My approach would be as follows:

  • Themes should be able to produce their own metadata files. I was going to suggest that JSON would be just as good as XML for these files, but on reflection I think XML would be the better option. Either way, you wouldn't be editing them manually, so what matters is convenience for the theme programmer.

  • I would write a separate validator to validate both theme metadata files and the config that the UI generator creates.

  • I would then identify the different kinds of controls you are going to need and build those into the specifications of the theme metadata file. This is where some flexible thinking comes into play. I would have options like "boolean", which will get rendered as a checkbox but for lists I would provide "radio" and "dropdown" options, because sometimes a set of radio buttons is more appropriate than a drop down list and vice versa. I would also provide a "regex" option so that the UI can carry out some basic validation where necessary. Things like page number formatting I would implement by including a list of tokens with a field description, which the UI displays to the user so that the user knows they can use those tokens in the field. For example, the page format field might be a string field, max 30 characters and provides the [page_no] and [total_pages] tokens to be included in the config. So the theme metadata file would be fairly flexible, with elements containing optional parameters, validation info, option lists, etc.

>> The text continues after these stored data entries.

===== config.mk =====
export PLATFORM = sky130hd
export DESIGN_NAME = dps_cell
export DESIGN_NICKNAME = d
export VERILOG_FILES = /design/src/design/dps_pkg.sv /design/src/design/dps_cell.sv
export SDC_FILE = /design/constraint.sdc
export NUM_CORES = 2
export LEC_CHECK = 0
export CORE_ASPECT_RATIO = 0.6
export CORE_MARGIN = 2
export CORE_UTILIZATION = 50
export CTS_CLUSTER_DIAMETER = 150
export DETAILED_ROUTE_END_ITERATION = 12
export DONT_BUFFER_PORTS = 1
export HOLD_SLACK_MARGIN = 0.1
export PLACE_DENSITY = 0.76
export SETUP_SLACK_MARGIN = 0.15
export SYNTH_ARGS = -nofsm -noshare
export SYNTH_HDL_FRONTEND = slang
export SYNTH_SLANG_ARGS = --single-unit

===== constraint.sdc =====
create_clock -name clk -period 4.9 [get_ports clk]
set_clock_uncertainty 0.15 [all_clocks]
set_input_delay 0.49 -clock clk [delete_from_list [all_inputs] [get_ports clk]]
set_output_delay 0.49 -clock clk [all_outputs]
set_load 0.005 [all_outputs]

===== src/design/dps_pkg.sv =====
//------------------------------------------------------------------------------
// dps_pkg
// Shared types and constants of the prefix substituter.
//------------------------------------------------------------------------------
`timescale 1ns / 1ps
`default_nettype none
package dps_pkg;
	typedef enum logic [1:0] {
		FUNC_TEXT  = 2'd0,
		FUNC_WRITE = 2'd1,
		FUNC_FLUSH = 2'd2,
		FUNC_NONE  = 2'd3
	} func_t;

	localparam logic [7:0] DOLLAR     = 8'd36;
	localparam logic [7:0] DOLLAR_SUB = 8'd225;
	localparam logic [7:0] ASCII_ZERO = 8'd48;

	typedef struct packed {
		logic [1:0] func;
		logic [7:0] data_byte;
		logic [7:0] entry_index;
		logic [3:0] char_position;
	} req_t;

	typedef struct packed {
		logic [7:0] out_byte;
		logic       last_of_run;
		logic       word_overflow;
	} rsp_t;

	// best-so-far record carried from cell to cell
	typedef struct packed {
		logic        active;
		logic [6:0]  best_len;
		logic [9:0]  best_idx;
	} scan_t;

	function automatic logic is_ws(input logic [7:0] b);
		return (b >= 8'd9 && b <= 8'd13) || b == 8'd32;
	endfunction
endpackage
`default_nettype wire


===== src/design/dps_cell.sv =====
//------------------------------------------------------------------------------
// dps_cell
// One scan cell: compares its share of the key table against the word.
//------------------------------------------------------------------------------
`timescale 1ns / 1ps
`default_nettype none
module dps_cell #(
	parameter int KEY_BYTES = 16,
	parameter int MAX_WORD  = 32,
	parameter int DEPTH     = 16,
	parameter int BASE      = 0
) (
	input  wire logic                         clk,
	input  wire logic                         arst_n,
	input  wire logic                         wr_en,
	input  wire logic [$clog2(DEPTH)-1:0]     wr_row,
	input  wire logic [$clog2(KEY_BYTES)-1:0] wr_pos,
	input  wire logic [7:0]                   wr_byte,
	input  wire logic [$clog2(DEPTH)-1:0]     rd_row,
	input  wire logic [MAX_WORD*8-1:0]        word,
	input  wire logic [6:0]                   word_len,
	input  wire dps_pkg::scan_t               scan_in,
	output dps_pkg::scan_t                    scan_out
);
	import dps_pkg::*;
	localparam int RB = $clog2(DEPTH);

	logic [KEY_BYTES*8-1:0] mem [DEPTH];
	logic [KEY_BYTES*8-1:0] key_q;
	logic [RB-1:0]          row_q;
	logic [DEPTH-1:0]       valid_q;
	logic                   key_valid_q;
	scan_t                  scan_q;
	logic [6:0]             klen;
	logic                   hit;
	logic [KEY_BYTES*8-1:0] wmask;

	always_ff @(posedge clk) begin
		if (wr_en) begin
			mem[wr_row] <= (valid_q[wr_row] ? mem[wr_row] : '0) & ~wmask
				| ({{(KEY_BYTES*8-8){1'b0}}, wr_byte} << {wr_pos, 3'b000});
		end
		key_q <= mem[rd_row];
		row_q <= rd_row;
	end

	assign wmask = {{(KEY_BYTES*8-8){1'b0}}, 8'hFF} << {wr_pos, 3'b000};

	always_ff @(posedge clk or negedge arst_n) begin
		if (!arst_n) begin
			valid_q     <= '0;
			key_valid_q <= 1'b0;
			scan_q      <= '0;
		end else begin
			if (wr_en) valid_q[wr_row] <= 1'b1;
			key_valid_q <= valid_q[rd_row];
			scan_q <= scan_in;
		end
	end

	always_comb begin
		klen = 7'(KEY_BYTES);
		for (int k = KEY_BYTES - 1; k >= 0; k--) begin
			if (key_q[k*8 +: 8] == 8'd0) klen = 7'(k);
		end
		if (!key_valid_q) klen = '0;
		hit = klen != 0 && klen <= word_len && klen > scan_q.best_len;
		for (int k = 0; k < KEY_BYTES; k++) begin
			if (k < MAX_WORD && 7'(k) < klen && word[k*8 +: 8] != key_q[k*8 +: 8]) hit = 1'b0;
			if (k >= MAX_WORD && 7'(k) < klen) hit = 1'b0;
		end
	end

	always_comb begin
		scan_out = scan_q;
		if (scan_q.active && hit) begin
			scan_out.best_len = klen;
			scan_out.best_idx = 10'(BASE) + 10'(row_q) + 10'd1;
		end
	end
endmodule
`default_nettype wire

  • The resulting theme config files would use the same format (eg. XML) and, as mentioned, should be able to be validated by a stand-alone tool. (I realise that's an implementation detail, but it would be the first place I would start, as I would be running this tool constantly during development as both it and the theme metadata format evolved).

Rendering the UI based on this kind of file wouldn't be all that hard on any platform, assuming a single, vertically formatted scrollable page. I think the key to making this work is being creative around the definition of the theme metadata files and not boxing one's thinking into one paradigm or another.